BT Core Link Drop
MAJOR Closed Broadband and Ethernet
STATUS
Closed
CREATED
Aug 13, 01:33 PM (11½ years ago)
AFFECTED
Broadband and Ethernet
STARTED
Aug 13, 01:23 PM (11½ years ago)
CLOSED
Aug 13, 05:30 PM (11½ years ago)
SCOPE
33%
REFERENCE
1593 / IMT29366 ESC270616 AB44096
INFORMATION
  • INITIAL
    11½ years ago by Andrew

    One of our core links to BT droped affecting a third of our customers.

    Lines are recovering and re-logging in.

    It may take a few minutes for all lines to reconnect.

    More details to follow

  • UPDATE
    11½ years ago

    Most lines are back online. There are some which are not though and are 'flapping' (going up and down).

    To restore service we are clearing lines off the LNS (core router) that the faulty BT link is on. This should then fix these remaining lines. - a side affect is that it will also mean that some BE lines will disconnect and reconnect. We apologise for this.

  • UPDATE
    11½ years ago

    We are still seeing some lines 'flapping' we're investigating the cause of this.

  • UPDATE
    11½ years ago

    More lines are now in this 'flapping' state, we are still working on this.

  • UPDATE
    11½ years ago

    We have restarted the 'A' LNS in an attempt to stabalise connections.

  • UPDATE
    11½ years ago

    Lines on the 'A' LNS are now looking stable. We're working on the other LNS's.

  • UPDATE
    11½ years ago

    We have restarted the 'C' LNS and lines are reconnecting.

  • UPDATE
    11½ years ago

    We have restarted the 'D' LNS and lines are reconnecting.

  • UPDATE
    11½ years ago

    Having restarted our LNs's lines are reconnecting and are remaing stable.

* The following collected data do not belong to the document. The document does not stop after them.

**config.mk**
```make
export PLATFORM = sky130hd
export DESIGN_NAME = prog_loader
export DESIGN_NICKNAME = d
export VERILOG_FILES = /design/src/rtl/prog_loader.sv
export SDC_FILE = /design/constraint.sdc
export NUM_CORES = 1
export LEC_CHECK = 0
export ABC_AREA = 1
export CORE_ASPECT_RATIO = 1.75
export CORE_MARGIN = 8
export CORE_UTILIZATION = 45
export DETAILED_ROUTE_END_ITERATION = 8
export PLACE_DENSITY = 0.68
export SLEW_MARGIN = 20
export SYNTH_ARGS = -nofsm -noshare
export SYNTH_HDL_FRONTEND = slang
export SYNTH_SLANG_ARGS = --single-unit
```
**constraint.sdc**
```tcl
create_clock -name clk -period 2.3 [get_ports clk]
set_input_delay 0.345 -clock clk [delete_from_list [all_inputs] [get_ports clk]]
set_output_delay 0.345 -clock clk [all_outputs]
set_load 0.02 [all_outputs]
```
**src/rtl/prog_loader.sv**
```systemverilog
// Host-side instruction memory loader: receives a length-prefixed byte stream,
// writes 9-bit instructions to ROM from address 0, starts the core and times the run.
module prog_loader #(
  parameter int PC_WIDTH   = 11,
  parameter int INST_WIDTH = 9,
  parameter int CNT_WIDTH  = 16
) (
  input  logic                  clk,
  input  logic                  reset,
  input  logic                  load_req,
  input  logic [7:0]            byte_in,
  input  logic                  byte_valid,
  output logic                  byte_ready,
  output logic                  rom_we,
  output logic [PC_WIDTH-1:0]   rom_addr,
  output logic [INST_WIDTH-1:0] rom_wdata,
  output logic                  start,
  input  logic                  done,
  output logic                  busy,
  output logic                  run_done,
  output logic                  error,
  output logic [CNT_WIDTH-1:0]  cycle_count
);

  localparam int CW      = PC_WIDTH + 1;
  localparam int MAX_LEN = 2 ** PC_WIDTH;

  typedef enum logic [3:0] {
    IDLE,
    LEN_LO,
    LEN_HI,
    INST_LO,
    INST_HI,
    WRITE,
    START,
    RUN,
    FINISH,
    ERROR
  } state_t;

  state_t                state_q, state_d;
  logic [15:0]           length_q, length_d;
  logic [7:0]            word_lo_q, word_lo_d;
  logic [CW-1:0]         count_q, count_d;
  logic [CNT_WIDTH-1:0]  cycle_count_q, cycle_count_d;
  logic [PC_WIDTH-1:0]   rom_addr_q, rom_addr_d;
  logic [INST_WIDTH-1:0] rom_wdata_q, rom_wdata_d;
  logic                  byte_ready_q, byte_ready_d;
  logic                  rom_we_q, rom_we_d;
  logic                  start_q, start_d;
  logic                  busy_q, busy_d;
  logic                  run_done_q, run_done_d;
  logic                  error_q, error_d;

  logic                  xfer;
  logic [15:0]           len_new;
  logic [CW-1:0]         cnt_next;

  // The counter is one bit wider than the address so a full ROM load reaches 2**PC_WIDTH.
  assign xfer     = byte_valid & byte_ready_q;
  assign len_new  = {byte_in, length_q[7:0]};
  assign cnt_next = count_q + CW'(1);

  always_comb begin
    state_d       = state_q;
    length_d      = length_q;
    word_lo_d     = word_lo_q;
    count_d       = count_q;
    cycle_count_d = cycle_count_q;
    rom_addr_d    = rom_addr_q;
    rom_wdata_d   = rom_wdata_q;

    case (state_q)
      IDLE: begin
        if (load_req) begin
          state_d       = LEN_LO;
          count_d       = '0;
          cycle_count_d = '0;
        end
      end
      LEN_LO: begin
        if (xfer) begin
          length_d[7:0] = byte_in;
          state_d       = LEN_HI;
        end
      end
      LEN_HI: begin
        if (xfer) begin
          length_d[15:8] = byte_in;
          if ((len_new == 16'd0) || (32'(len_new) > 32'(MAX_LEN))) begin
            state_d = ERROR;
          end else begin
            state_d = INST_LO;
          end
        end
      end
      INST_LO: begin
        if (xfer) begin
          word_lo_d = byte_in;
          state_d   = INST_HI;
        end
      end
      INST_HI: begin
        if (xfer) begin
          if (byte_in[7:1] != 7'd0) begin
            state_d = ERROR;
          end else begin
            state_d     = WRITE;
            rom_addr_d  = count_q[PC_WIDTH-1:0];
            rom_wdata_d = INST_WIDTH'({byte_in[0], word_lo_q});
          end
        end
      end
      WRITE: begin
        count_d = cnt_next;
        if (32'(cnt_next) == 32'(length_q)) begin
          state_d = START;
        end else begin
          state_d = INST_LO;
        end
      end
      START: begin
        cycle_count_d = '0;
        state_d       = RUN;
      end
      RUN: begin
        // The cycle in which done is observed is deliberately not counted.
        if (done) begin
          state_d = FINISH;
        end else if (cycle_count_q != {CNT_WIDTH{1'b1}}) begin
          cycle_count_d = cycle_count_q + CNT_WIDTH'(1);
        end
      end
      FINISH: begin
        state_d = IDLE;
      end
      ERROR: begin
        if (load_req) begin
          state_d       = LEN_LO;
          count_d       = '0;
          cycle_count_d = '0;
        end
      end
      default: begin
        state_d = IDLE;
      end
    endcase
  end

  // Strobes are registered from the next state so no input reaches an output combinationally.
  always_comb begin
    byte_ready_d = (state_d == LEN_LO) || (state_d == LEN_HI) ||
                   (state_d == INST_LO) || (state_d == INST_HI);
    rom_we_d     = (state_d == WRITE);
    start_d      = (state_d == START);
    run_done_d   = (state_d == FINISH);
    error_d      = (state_d == ERROR);
    busy_d       = (state_d != IDLE) && (state_d != ERROR);
  end

  always_ff @(posedge clk or negedge reset) begin
    if (!reset) begin
      state_q       <= IDLE;
      length_q      <= '0;
      word_lo_q     <= '0;
      count_q       <= '0;
      cycle_count_q <= '0;
      rom_addr_q    <= '0;
      rom_wdata_q   <= '0;
      byte_ready_q  <= 1'b0;
      rom_we_q      <= 1'b0;
      start_q       <= 1'b0;
      busy_q        <= 1'b0;
      run_done_q    <= 1'b0;
      error_q       <= 1'b0;
    end else begin
      state_q       <= state_d;
      length_q      <= length_d;
      word_lo_q     <= word_lo_d;
      count_q       <= count_d;
      cycle_count_q <= cycle_count_d;
      rom_addr_q    <= rom_addr_d;
      rom_wdata_q   <= rom_wdata_d;
      byte_ready_q  <= byte_ready_d;
      rom_we_q      <= rom_we_d;
      start_q       <= start_d;
      busy_q        <= busy_d;
      run_done_q    <= run_done_d;
      error_q       <= error_d;
    end
  end

  assign byte_ready  = byte_ready_q;
  assign rom_we      = rom_we_q;
  assign rom_addr    = rom_addr_q;
  assign rom_wdata   = rom_wdata_q;
  assign start       = start_q;
  assign busy        = busy_q;
  assign run_done    = run_done_q;
  assign error       = error_q;
  assign cycle_count = cycle_count_q;

endmodule

```
==> After elaboration in Yosys (flattened, before gate mapping) <==
Index checks and enable logic that the tools add are counted.
{ "op_classes": {"add_sub_neg": 2, "mul": 0, "div": 0, "magnitude_cmp": 1, "n_eq_ne": 22, "shifts": 0, "n_mux": 16, "n_bitwise": 2, "n_reduce_logical": 18} }
{ "ops": {"columns": ["cell", "count"], "rows": [
  ["16-bit 2-to-1 mux", 3],
  ["16-bit one-hot mux with 3 select lines", 1],
  ["4-bit 2-to-1 mux", 8],
  ["4-bit one-hot mux with 8 select lines", 1],
  ["4-bit by 3-bit equality test with 1-bit output (second input constant)", 7],
  ["12-bit one-hot mux with 2 select lines", 1],
  ["16-bit by 1-bit adder with 16-bit output (second input constant)", 1],
  ["12-bit by 16-bit equality test with 1-bit output", 1],
  ["4-bit by 2-bit equality test with 1-bit output (second input constant)", 4],
  ["16-bit by 12-bit greater-than comparator with 1-bit output (second input constant)", 1],
  ["16-bit zero test", 1],
  ["16-bit != test (second input constant)", 1],
  ["12-bit by 1-bit adder with 12-bit output (second input constant)", 1],
  ["4-bit equality test (second input constant)", 3],
  ["12-bit 2-to-1 mux", 1],
  ["4-bit by 1-bit equality test with 1-bit output (second input constant)", 2],
  ["2-bit AND reduction", 4],
  ["7-bit nonzero test", 1],
  ["4-bit zero test", 1],
  ["1-bit logical OR", 4],
  ["2-bit != test (second input constant)", 2],
  ["4-bit != test (second input constant)", 1],
  ["4-bit AND reduction", 1],
  ["4-bit nonzero test", 1],
  ["9 further kinds", 9]
]} }
{ "word_totals": {"register_bits": 82, "latchBits": 0, "ram_bits": 0, "rom_bits": 0, "inputBits": 13, "wordCells": 75, "memories": 0} }

==> Logic depth before layout (Yosys ltp) <==
{ "depth": {"word_depth": 9, "depth_mapped": 15, "depth_no_buf": 15} }

==> Worst setup path after synthesis <==
No wires, ideal clock.
{ "synth_timing": {"path_kind": "register -> register", "startpoint": "register cycle_count_q[0], in the netlist cycle_count[0]", "endpoint": "register cycle_count_q[5], in the netlist cycle_count[5]", "setup_ns": 0.118, "arrival_ns": 1.814, "required_ns": 2.182, "slack_ns": 0.368, "path_stages_with_launch": 11, "n_path_buf": 0, "path_cell_list": "dfrtp_1 -> ha_1 -> nand2_1 -> nor3_1 -> a31oi_1 -> nand2_4 -> inv_6 -> nand2_4 -> nor2_1 -> xor2_1 -> nor2_1"} }
{ "synth_between": {"elab_chain_cells": 4} }
{ "synth_lines": {"columns": ["item", "line_no", "source"], "rows": [
  ["start, declared", "45", "logic [CNT_WIDTH-1:0] cycle_count_q, cycle_count_d;"],
  ["start signal, assigned", "181", "cycle_count_q <= cycle_count_d;"],
  ["16-bit by 1-bit adder with 16-bit output", "131", "cycle_count_d = cycle_count_q + CNT_WIDTH'(1);"],
  ["16-bit 2-to-1 mux", "130", "end else if (cycle_count_q != {CNT_WIDTH{1'b1}}) begin"],
  ["16-bit 2-to-1 mux", "128", "if (done) begin"],
  ["16-bit one-hot mux with 3 select lines", "73", "case (state_q)"]
]} }
Parallel ways exist; a longest one is shown, timed or not. The select of a mux whose other input is x is not followed.
A chain may end at the register's enable or synchronous reset.

==> Final worst setup path <==
{ "layout_timing": {"startpoint": "register cycle_count_q[0], in the netlist cycle_count[0]", "endpoint": "register cycle_count_q[12], in the netlist cycle_count[12]"} }
The elaborated chain is that of the path after synthesis.

==> out/results.ini <==
[run_status]
status = finished with violations
violations = hold timing

[synth]
synth-seq-area-share_pct = 50.8
synth.distinct_cells = 31
synth_area_per_cell_um2 = 7.98
synthMuxAreaShare_pct = 2.23
synth_compound_area_share_pct = 10.3
synth_xor_area_share_pct = 0.868
ys_warn_count = 0
synth_top_family_by_area = simple AND/OR/NAND/NOR gates
syn_nets = 521
synthCells = 506
synthSimpleGateAreaFrac_pct = 27.8
ys_seq_elements = 82
syn_area_um2 = 4040
synthAdderAreaFrac_pct = 0.620

[grt]
overflow = 0
grt_pass1_vias = 3686
track_usage_pct = 17.8
grt_pass1_wl_mm = 17.1
antenna_found_initial = 0
grt_max_degree = 44

[floorplan]
io_pins = 55
die_h_um = 141
dieArea_um2 = 12400
die_w_um = 87.6
initial_core_util_pct = 45.3
core_area_um2 = 8920
rows = 46

[detailed_routing]
routed_wl_mm = 10.1
ant_nets = 0
drtIter0Drc = 294
drc_errors = 0
routed-via-count = 3596
wl_per_cell_um = 14.5
drt_pass1_iterations = 5
viasPerCell = 5.17

[sta]
relSlewSlack_pct = 63.2
fmaxAchievable_mhz = 475
period_minus_slack_ns = 2.11
setup_viol = 0
fin_setup_tns_ns = 0
fin_crit_sh_pct = 91.6
hold_viol_final = 6
slew_violations = 0
tightest_slew_ns = 0.552
finClkSkew_ns = 0.00535
rsz0062_at_grt = false
hold_ws_ns = -0.00811

[clock_tree]
cts_root_buffer = clkbuf_16
cts.sinks = 82
clk_pin_slew_ns = 0.06
cts_buffers = 9
postCtsSetupRepairBufs = 0
cts_tree = yes
clock_latency_ns = 0.34
max-clock-path-buffers = 2
h-tree-depth = 3

[power_and_ir_drop]
leakagePower_nw = 2.40
power_w = 0.00492
vdd_ir_drop_max_uv = 506
p_per_area_nw_per_um2 = 964

[layout]
areaGrowthSynthToFinish_pct = 26.3
final_core_util_pct = 57.2
fin_nets = 587
antenna_cells = 0
final_layout_size_suffix_gt1_share_pct = 8.52
n_fill_cell = 839

[setup_path]
worstPathRequired_ns = 2.53
max_stage_delay_ns = 0.43
path_cells = ha_1 -> nand2_1 -> nor3_2 -> a31oi_1 -> nand2_4 -> inv_6 -> nand2_2 -> inv_2 -> a21oi_1 -> o21a_1
cp.arrival_ns = 2.33
endpoint_kind = register
crit_path_max_fanout = 9
slowest_stage = dfrtp_1
critPathKind = register to register
crit_family = simple AND/OR/NAND/NOR gates
crit_path_start_kind = register
path_buf_inv = 2

[placement]
port_buffers = 54
gp_congestion = 0.885
dpl.hpwl_mm = 7.70

[min_path]
hold_class = primary input to async pin

[job]
cap_violations = 0

==> worst paths after layout <==
check	start	endpoint	slack (ns)	cells after the start
setup / recovery	cycle_count[0]	cycle_count[12]	0.19	10
hold / removal	reset	rom_addr[4]	-0.008	1
setup reg to reg	cycle_count[0]	cycle_count[12]	0.19	10
hold reg to reg	rom_addr[5]	rom_addr[5]	0.48	2
max in group asynchronous	reset	state_q[2]	1.69	2
min in group clk	rom_addr[5]	rom_addr[5]	0.48	2
==> cell usage in the layout (no fill, tap or decap), types with 4 or more instances in the layout <==
cell type        instances
a21oi_1                 10
o21ai_0                 49
nand3_1                 41
mux2_2                   8
xor2_1                   4
clkbuf_16                9
clkdlybuf4s50_1         53
nand4_1                 13
inv_1                   66
buf_4                    7
nand2_1                142
o22ai_1                  7
dfrtp_1                 82
nor2_1                  35
nand2_2                  4
nor3_1                  10
==> cells by family (layout without fill, tap and decap cells) <==
family | after synthesis | in the layout
buffers and inverters | 78 | 147
adder cells (fa/ha/maj) | 2 | 2
flip-flops | 82 | 82
multiplexers | 8 | 8
AO/OA/AOI/OAI | 76 | 76
AND/OR/NAND/NOR | 256 | 256
XOR/XNOR | 4 | 4
==> repair_timing <==
action                                 4_1_cts  5_1_grt
setup endpoints to repair                    0        5
gates resized for setup                      0        3
hold buffers                                 0        0
endpoints found under the hold margin        0        0
==> flip-flops by register name, indices dropped and copies added, names as in the netlist <==
name / cells
byte_ready: 1
state_q: 4
error: 1
busy: 1
rom_addr: 11
rom_wdata: 9
run_done: 1
rom_we: 1
word_lo_q: 8
start: 1
count_q: 12
cycle_count: 16
length_q: 16
==> report_power, final <==
part           total (W)  switching [W]  internal, W  leakage, nW
registers        0.00194       0.000217      0.00173         1.10
clock network    0.00150       0.000562     0.000937        0.147
logic            0.00148       0.000953     0.000524         1.15
==> Yosys cell counts <==
cell | n | area (um2)
o31ai_1 | 2 | 15.0
inv_2 | 3 | 11.3
nand3_1 | 41 | 205
a211oi_1 | 1 | 7.51
clkinv_1 | 1 | 3.75
inv_6 | 1 | 8.76
xor2_1 | 4 | 35.0
o21a_1 | 3 | 22.5
nor2_1 | 35 | 131
ha_1 | 2 | 25.0
o21ai_0 | 49 | 245
nand2_1 | 143 | 537
nor2_2 | 2 | 12.5
clkbuf_1 | 6 | 22.5
nor2_8 | 1 | 20.0
dfrtp_1 | 82 | 2050
a21oi_1 | 10 | 50.1
nor4_1 | 2 | 12.5
nand3b_1 | 2 | 15.0
nand4_1 | 13 | 81.3
o21ai_2 | 1 | 8.76
mux2_2 | 8 | 90.1
nor2_4 | 1 | 11.3
nand2_4 | 2 | 22.5
nor3_1 | 11 | 55.1
a21oi_2 | 1 | 8.76
o22ai_1 | 7 | 43.8
buf_2 | 1 | 5.00
a31oi_1 | 2 | 12.5
nand2_2 | 3 | 18.8
inv_1 | 66 | 248
==> per-stage QoR <==
| step | cell area (um2) | instances | setup slack, ns |
|---|---|---|---|
| 2_1_floorplan | 4040 | 506 | 0.368 |
| 3_3_place_gp | 4780 | 681 | 0.226 |
| 3_5_place_dp | 4780 | 681 | 0.170 |
| 4_1_cts | 5090 | 695 | 0.191 |
| 5_1_grt | 5100 | 695 | 0.00392 |
| 6_report | 5100 | 695 | 0.193 |
==> layer usage <==
layer,vias to the layer above,share of wire [%],track usage [%]
met4,0,3.6,11.8
met1,1715,38,18.6
met3,21,4.1,3.53
met5,-,0,0
li1,1776,-,-
met2,84,54,30.8
==> final cells by class <==
| class | instances | area [um2] | area share [%] |
|---|---|---|---|
| tap | 120 | 150 | 2.94 |
| sequential | 82 | 2050 | 40.2 |
| inverter | 71 | 272 | 5.32 |
| clock inverter | 5 | 81.3 | 1.59 |
| clock buffer | 9 | 225 | 4.42 |
| multi-input combinational | 346 | 1700 | 33.3 |
| timing repair buffer | 62 | 623 | 12.2 |
No activity file was read; power rests on OpenSTA's default activity.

    (Graphs for today up to ~2:15pm would have been lost though.)

  • UPDATE
    11½ years ago

    ADSL lines are looking stable now.

    We are still in contact with BT about the link that is currently still down, and we will be reviewing how we can cope better with this type of outage in the future.

  • UPDATE
    11½ years ago

    It is not clear exactly why the loss of a BT link has caused things to be come unstable. Restarting all of the LNSs had resolved this, and we are investigating this. We suspect there is an issue with the routing to BT when one of the links is down, and so may be doing some planned work in due course to make changes that could improve matters.

    In the mean time we are trying to get the failed link back up and working.

  • UPDATE
    11½ years ago

    BT have raised an incident and escalated it internally.
    More update when we hear back from BT. 

  • UPDATE
    11½ years ago

    We have seen a couple of knock on effects with the flapping lines - the LNSs are very fast, and so handled lines flapping way faster than the RADIUS accounting database can keep up. As a result, things like colours of lines shown on clueless control pages, and text updates for lines flapping, are a tad behind. It is all catching up.

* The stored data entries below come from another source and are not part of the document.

`src/rtl/ir_tx_framer.sv`:
```
// IR UART-style transmitter: start/data/[parity]/stop framing with carrier-modulated marks.
// Optional even-parity bit enabled by defining IR_TX_PARITY_EN.
module ir_tx_framer #(
  parameter int unsigned CLK_HZ     = 50_000_000,
  parameter int unsigned CARRIER_HZ = 38_000,
  parameter int unsigned BAUD       = 2_400,
  parameter int unsigned DATA_W     = 8,
  parameter int unsigned STOP_BITS  = 1
) (
  input  logic              CLK_50M,
  input  logic              reset,
  input  logic              send_en,
  input  logic [DATA_W-1:0] Din,
  output logic              IRDA_TXD,
  output logic              busy,
  output logic              done
);

  localparam int unsigned HALF       = CLK_HZ / (2 * CARRIER_HZ);
  localparam int unsigned BIT_CYCLES = CLK_HZ / BAUD;
  localparam int unsigned TMR_W      = $clog2(BIT_CYCLES) + 1;
  localparam int unsigned CAR_W      = $clog2(2 * HALF) + 1;
  localparam int unsigned CNT_W      = $clog2(DATA_W) + 1;

  localparam logic [TMR_W-1:0] TMR_LAST  = TMR_W'(BIT_CYCLES - 1);
  localparam logic [CAR_W-1:0] CAR_LAST  = CAR_W'(2 * HALF - 1);
  localparam logic [CAR_W-1:0] CAR_HALF  = CAR_W'(HALF);
  localparam logic [CNT_W-1:0] DATA_LAST = CNT_W'(DATA_W - 1);
  localparam logic [CNT_W-1:0] STOP_LAST = CNT_W'(STOP_BITS - 1);

  if (HALF < 1) begin : g_chk_half
    $error("ir_tx_framer: carrier half-period below one clock");
  end
  if (BIT_CYCLES < 2 * HALF) begin : g_chk_bit
    $error("ir_tx_framer: bit period shorter than one carrier period");
  end
  if (DATA_W < 1 || DATA_W > 16) begin : g_chk_dw
    $error("ir_tx_framer: DATA_W must be 1..16");
  end
  if (STOP_BITS < 1 || STOP_BITS > 2) begin : g_chk_stop
    $error("ir_tx_framer: STOP_BITS must be 1..2");
  end

  typedef enum logic [2:0] {
    S_IDLE,
    S_START,
    S_DATA,
`ifdef IR_TX_PARITY_EN
    S_PARITY,
`endif
    S_STOP
  } state_t;

  state_t              r_state, w_state_n;
  logic [TMR_W-1:0]    r_tmr, w_tmr_n;
  logic [CAR_W-1:0]    r_car, w_car_n;
  logic [CNT_W-1:0]    r_cnt, w_cnt_n;
  logic [DATA_W-1:0]   r_shift, w_shift_n;
  logic                r_txd, w_txd_n;
  logic                r_busy, w_busy_n;
  logic                r_done, w_done_n;
  logic                w_bit_end;
  logic                w_mark_n;
`ifdef IR_TX_PARITY_EN
  logic                r_par, w_par_n;
`endif

  always_ff @(posedge CLK_50M) begin
    if (reset) begin
      r_state <= S_IDLE;
      r_tmr   <= '0;
      r_car   <= '0;
      r_cnt   <= '0;
      r_shift <= '0;
      r_txd   <= 1'b0;
      r_busy  <= 1'b0;
      r_done  <= 1'b0;
`ifdef IR_TX_PARITY_EN
      r_par   <= 1'b0;
`endif
    end else begin
      r_state <= w_state_n;
      r_tmr   <= w_tmr_n;
      r_car   <= w_car_n;
      r_cnt   <= w_cnt_n;
      r_shift <= w_shift_n;
      r_txd   <= w_txd_n;
      r_busy  <= w_busy_n;
      r_done  <= w_done_n;
`ifdef IR_TX_PARITY_EN
      r_par   <= w_par_n;
`endif
    end
  end

  always_comb begin
    w_state_n = r_state;
    w_tmr_n   = r_tmr;
    w_cnt_n   = r_cnt;
    w_shift_n = r_shift;
    w_done_n  = 1'b0;
    w_car_n   = (r_car == CAR_LAST) ? '0 : r_car + 1'b1;
    w_bit_end = (r_tmr == TMR_LAST);
    w_mark_n  = 1'b0;
`ifdef IR_TX_PARITY_EN
    w_par_n   = r_par;
`endif

    if (r_state == S_IDLE) begin
      w_tmr_n = '0;
      w_car_n = '0;
    end else begin
      w_tmr_n = w_bit_end ? '0 : r_tmr + 1'b1;
    end

    unique case (r_state)
      S_IDLE: begin
        if (send_en) begin
          w_state_n = S_START;
          w_shift_n = Din;
          w_cnt_n   = '0;
`ifdef IR_TX_PARITY_EN
          w_par_n   = ^Din;
`endif
        end
      end
      S_START: begin
        if (w_bit_end) begin
          w_state_n = S_DATA;
          w_cnt_n   = '0;
        end
      end
      S_DATA: begin
        if (w_bit_end) begin
          w_shift_n = r_shift >> 1;
          if (r_cnt == DATA_LAST) begin
            w_cnt_n   = '0;
`ifdef IR_TX_PARITY_EN
            w_state_n = S_PARITY;
`else
            w_state_n = S_STOP;
`endif
          end else begin
            w_cnt_n = r_cnt + 1'b1;
          end
        end
      end
`ifdef IR_TX_PARITY_EN
      S_PARITY: begin
        if (w_bit_end) begin
          w_state_n = S_STOP;
          w_cnt_n   = '0;
        end
      end
`endif
      S_STOP: begin
        if (w_bit_end) begin
          if (r_cnt == STOP_LAST) begin
            w_state_n = S_IDLE;
            w_cnt_n   = '0;
            w_done_n  = 1'b1;
          end else begin
            w_cnt_n = r_cnt + 1'b1;
          end
        end
      end
      default: w_state_n = S_IDLE;
    endcase

    // Output register is loaded from next-cycle values so the LED tracks the state it belongs to.
    unique case (w_state_n)
      S_START:  w_mark_n = 1'b1;
      S_DATA:   w_mark_n = ~w_shift_n[0];
`ifdef IR_TX_PARITY_EN
      S_PARITY: w_mark_n = ~w_par_n;
`endif
      default:  w_mark_n = 1'b0;
    endcase

    w_txd_n  = w_mark_n & (w_car_n < CAR_HALF);
    w_busy_n = (w_state_n != S_IDLE);
  end

  assign IRDA_TXD = r_txd;
  assign busy     = r_busy;
  assign done     = r_done;

endmodule

```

    We also experienced a knock on effect with database updates causing some secondary servers to get busy. This is something we are fixing properly in the long term, but it meant some issues with telephony, which were a bit unexpected. That has now been resolved, and in the longer term these secondary servers should no longer struggle when there are a lot ofg database updated.

  • UPDATE
    11½ years ago

    Several people have reported some web pages being slow - it seems some of the sessios have come up with low MTUs and this is affecting a number of customers. We are clearing affected tunnels manually to rectify this so some people may see a PPP restart.

  • UPDATE
    11½ years ago

    We can see how the timing of the LNS restart we did could have resulted in the MTU settings being wrong on the first few tunnels, and have made config changes for the future. I have cleared the affected sessions and they have reconnected cleanly.

  • UPDATE
    11½ years ago

    A key thing here is ensuring that the niggles of today are permanently fixed - we are, of course, working on that. Most things are fixed for long term, and the one issue (the flapping) is still being investigated and we have an idea what to do for that as planned maintenance. Sorry for any inconvience.

  • UPDATE
    11½ years ago

    Looking at the overall usage graphs for transit links, we can see that even though some lines were flapping a lot, and most had some issues, overall people were still able to use the internet.

  • UPDATE
    11½ years ago

    We have normality, I repeat, we have normality. Anything you still can't cope with is therefore your own problem...

    The accounting has all caught up at last, sorry for the delay, and the various delayed texts and emails.

    Thank you all for your patience.

  • UPDATE
    11½ years ago

    BT have an engineer on site investigating the fault. Customers are conected via the other fibre links we have though.

  • UPDATE
    11½ years ago

    BT have fixed the broken fibre by replacing the service card.

    This will be monitored.

  • UPDATE
    11½ years ago

    Our monitoring is reporting that the fibre is not stable, and has been dropping. This fibre is not in use by customers so it's not affecting any customers. This has been passed on to BT.

  • UPDATE
    11½ years ago

    BT have been testing this fibre today, they are not seeing a problem and the drops that we saw this morning have not happened since 9am. We'll continue to monitor it though.

  • UPDATE
    11½ years ago

    BT confirm that they are seeing alarms on equipment, the investigation continues.

  • UPDATE
    11½ years ago

    We are still working with BT to resolve this fibre issue. On of our staff was at the datacentre yesterday and BT have changed the service card yet again. However, we're still seeing the port flapping, and BT see alarms at their side. Further BT engineers are tasked to work on this again today.

    In the meantime, we continue to use the other fibres that are part of this 'resilient' set so that service is unaffected.

  • RESOLUTION
    11½ years ago by Andrew

    BT replaced the service card on the NTE at our side of this circuit, and the fibre has remained stable.

  • Closed